There’s been a lot of buzz in the last month or so concerning this latest study by Michael Pichichero et al. from the University of Rochester which was purportedly published in the February issue of the medical journal Pediatrics a month ahead of schedule in order to combat what was thought to be unscientific autism-is-caused-by-vaccines rhetoric in a fictional television courtroom drama called Eli Stone.

And the media didn’t disappoint, there were lots of reports that latched right onto the “findings” of the study. Here are some examples from The Washington Post, Science Daily and Reuters.

You can begin to understand why the hubbub erupted after you look at the misleading abstract:

“The blood half-life of intramuscular ethyl mercury from thimerosal in vaccines in infants is substantially shorter that that of oral methyl mercury in adults.”

This sounds like great news, telling us that the mercury preservative in vaccines (still currently in most of the recommended children’s flu shots) is cleared from the blood of children much more quickly than the mercury found in seafood eaten by adults is cleared from their blood. “Maybe thimerosal IS safe,” you might think, if you didn’t actually bother to read the study, “and those people who were worried about injecting mercury into the bloodstream were alarmists.”

Of course, there are some relevant bits of information that were omitted from the abstract, such as where all the mercury cleared from the vaccinated children’s blood WENT. Pichichero doesn’t actually know, as his stated aim was to evaluate the similarity of methyl (fish) and ethyl (vaxes) mercury in order to determine whether current EPA guidelines that suggest maximum exposure to methyl mercury found in fish is suitable for application to ethyl mercury in some vaccinations. He analyzed urine, blood and feces, and so therefore can only report those findings; some inorganic mercury was excreted via a one-time fecal sample from the study subjects, which seems to indicate that at least some of mercury contained in the shots was excreted in this manner, but he doesn’t know how much of the mercury that was injected was excreted via feces. There was no significant excretion of mercury via urine.

Fortunately, Thomas Burbacher, et al. can make a good guess as to where some of the mercury from the injected infants went: their brains. Burbacher’s study reached a very similar result as Pichichero’s in that the half-life of ethyl mercury in the blood was significantly shorter than that of the methyl mercury. The difference is that Burbacher also examined the amount of mercury in the brains of infant macaques that had received either ethyl or methyl mercury, and found that blood mercury levels were not good indicators of brain mercury levels. Furthermore, while Burbacher’s results are similar to those of Pichichero’s in that there does not seem to be any accumulation of mercury in the blood after thimerosal exposure, there are concerns about the accumulation of mercury in the brain.

Burbacher found that absolute inorganic mercury concentrations in the brain were approximately twice as high in the thimerosal-exposed macaques than those exposed to methyl mercury in the diet. Inorganic mercury has a very long half-life in the brain, between 227 to 540 days, depending on which region of the brain in which the mercury is deposited.

When I read the Pichichero study, I couldn’t help but wonder why he so strenuously avoided any reference to the work Burbacher et al. had done; he had, in fact, cited that same study when he noted that “…ethyl mercury readily transports to all tissues but that it has a shorter half-life.” But then when interviewed by reporters concerning his recent study, as in the Reuters article linked above, he made claims such as “Now it’s obvious that ethyl mercury’s short half-life prevents toxic build-up from occurring.
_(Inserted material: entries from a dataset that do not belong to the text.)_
## src/rtl/zc_pipe_chain_pkg.sv

```systemverilog
// Shared widths, default depth and slot indices for the zerocore pipeline register chain.
package zc_pipe_chain_pkg;

  localparam int ADDR_BUS  = 64;
  localparam int INST_BUS  = 32;
  localparam int DATA_BUS  = ADDR_BUS + INST_BUS;
  localparam int ZC_STAGES = 4;

  localparam int SLOT_F2D = 0;
  localparam int SLOT_D2E = 1;
  localparam int SLOT_E2M = 2;
  localparam int SLOT_M2W = 3;

  typedef struct packed {
    logic [ADDR_BUS-1:0] pc;
    logic [INST_BUS-1:0] inst;
  } bundle_t;

endpackage

```

## src/rtl/zc_pipe_slot.sv

```systemverilog
// One valid-tagged pipeline slot: flush clears the tag, load takes a new tag and
// captures the bundle only when that tag is set, so bubbles leave stale data in place.
module zc_pipe_slot
  import zc_pipe_chain_pkg::*;
#(
  parameter int DATA_W = DATA_BUS
) (
  input  logic              clk,
  input  logic              rst,
  input  logic              flush,
  input  logic              load,
  input  logic              srcValid,
  input  logic [DATA_W-1:0] srcData,
  output logic              valid,
  output logic [DATA_W-1:0] data
);

  // NOTE: state registers use non-blocking assignments so every slot samples its
  // neighbour's pre-edge value; the data register is reset too, as stage_data is observable.
  always_ff @(posedge clk or posedge rst) begin
    if (rst) begin
      valid <= 1'b0;
      data  <= '0;
    end else if (flush) begin
      valid <= 1'b0;
    end else if (load) begin
      valid <= srcValid;
      if (srcValid) data <= srcData;
    end
  end

endmodule

```

## src/rtl/zc_pipe_chain.sv

```systemverilog
// In-order valid/ready pipeline register chain with per-slot stall and flush,
// bubble insertion and a 64-bit retire counter.
module zc_pipe_chain
  import zc_pipe_chain_pkg::*;
#(
  parameter int STAGES = ZC_STAGES,
  parameter int DATA_W = DATA_BUS
) (
  input  logic                     clk,
  input  logic                     rst,
  input  logic                     in_valid,
  output logic                     in_ready,
  input  logic [DATA_W-1:0]        in_data,
  input  logic [STAGES-1:0]        stall,
  input  logic [STAGES-1:0]        flush,
  output logic                     out_valid,
  input  logic                     out_ready,
  output logic [DATA_W-1:0]        out_data,
  output logic [STAGES-1:0]        stage_valid,
  output logic [STAGES*DATA_W-1:0] stage_data,
  output logic [63:0]              retire_cnt
);

  logic [STAGES-1:0] slotValid;
  logic [DATA_W-1:0] slotData [STAGES];
  logic [STAGES:0]   take;
  logic [STAGES-1:0] srcValid;
  logic [DATA_W-1:0] srcData  [STAGES];
  logic [63:0]       retireCnt;

  // A slot can accept when not stalled and either empty or draining into the next one.
  always_comb begin
    take         = '0;
    take[STAGES] = out_ready;
    for (int i = STAGES - 1; i >= 0; i--) begin
      take[i] = !stall[i] && (!slotValid[i] || take[i+1]);
    end
  end

  for (genvar g = 0; g < STAGES; g++) begin : gSlot
    if (g == 0) begin : gHead
      assign srcValid[g] = in_valid && !flush[g];
      assign srcData[g]  = in_data;
    end else begin : gBody
      assign srcValid[g] = slotValid[g-1] && !stall[g-1] && !flush[g-1];
      assign srcData[g]  = slotData[g-1];
    end

    zc_pipe_slot #(.DATA_W(DATA_W)) uSlot (
      .clk      (clk),
      .rst      (rst),
      .flush    (flush[g]),
      .load     (take[g]),
      .srcValid (srcValid[g]),
      .srcData  (srcData[g]),
      .valid    (slotValid[g]),
      .data     (slotData[g])
    );

    assign stage_data[g*DATA_W +: DATA_W] = slotData[g];
  end

  always_ff @(posedge clk or posedge rst) begin
    if (rst) begin
      retireCnt <= '0;
    end else if (out_valid && out_ready) begin
      retireCnt <= retireCnt + 64'd1;
    end
  end

  assign in_ready    = take[0];
  assign out_valid   = slotValid[STAGES-1] && !stall[STAGES-1];
  assign out_data    = slotData[STAGES-1];
  assign stage_valid = slotValid;
  assign retire_cnt  = retireCnt;

endmodule

```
It’s just gone too fast.” Burbacher didn’t find it was gone too fast. He found it was going to the brain, and there was nothing in the Pichichero study that demonstrated that he knows where the mercury went when it left the blood. He knows it did not appear in the random urine sample, and that some of it appeared in a random fecal sample, but as far as he knows, a whole bunch of it might be sitting in some tissue in the body. So it is difficult to see his statement as anything more than pure conjecture, and unrelated to anything he knows to be true, in the usual scientific understanding of the word true, and certainly unrelated to anything he demonstrated in his study.

Burbacher and Pichichero did agree that the EPA guidelines for maximum exposure to methyl mercury should not be applicable to ethyl mercury, because both substances seem to be handled differently by the body. But they seem to be parting company on what this means. Burbacher recalls that inorganic mercury in the brain is associated with an increase in microglia and notes that a study has shown an increase in brain inflammatory processes including a large proliferation of microglia in the brains of autistic patients. Whereas Pichichero seems to be holding out hope when in the conclusion of the recent study he states: “Our results suggest that a new risk assessment regarding exposure to thimerosal…should be conducted in light of the demonstrated short half-life of ethyl mercury following vaccination.”

As always, I would gently suggest that you are as informed as possible before you inject substances into your children or yourself. And I further advocate the exercise of caution and extreme critical analysis when a person whose interests might be contrary to yours advocates that you do something based on purported research findings, particularly when the findings are actually outside the purview of the study. (It is interesting to have a look at the “Research Focus” heading here).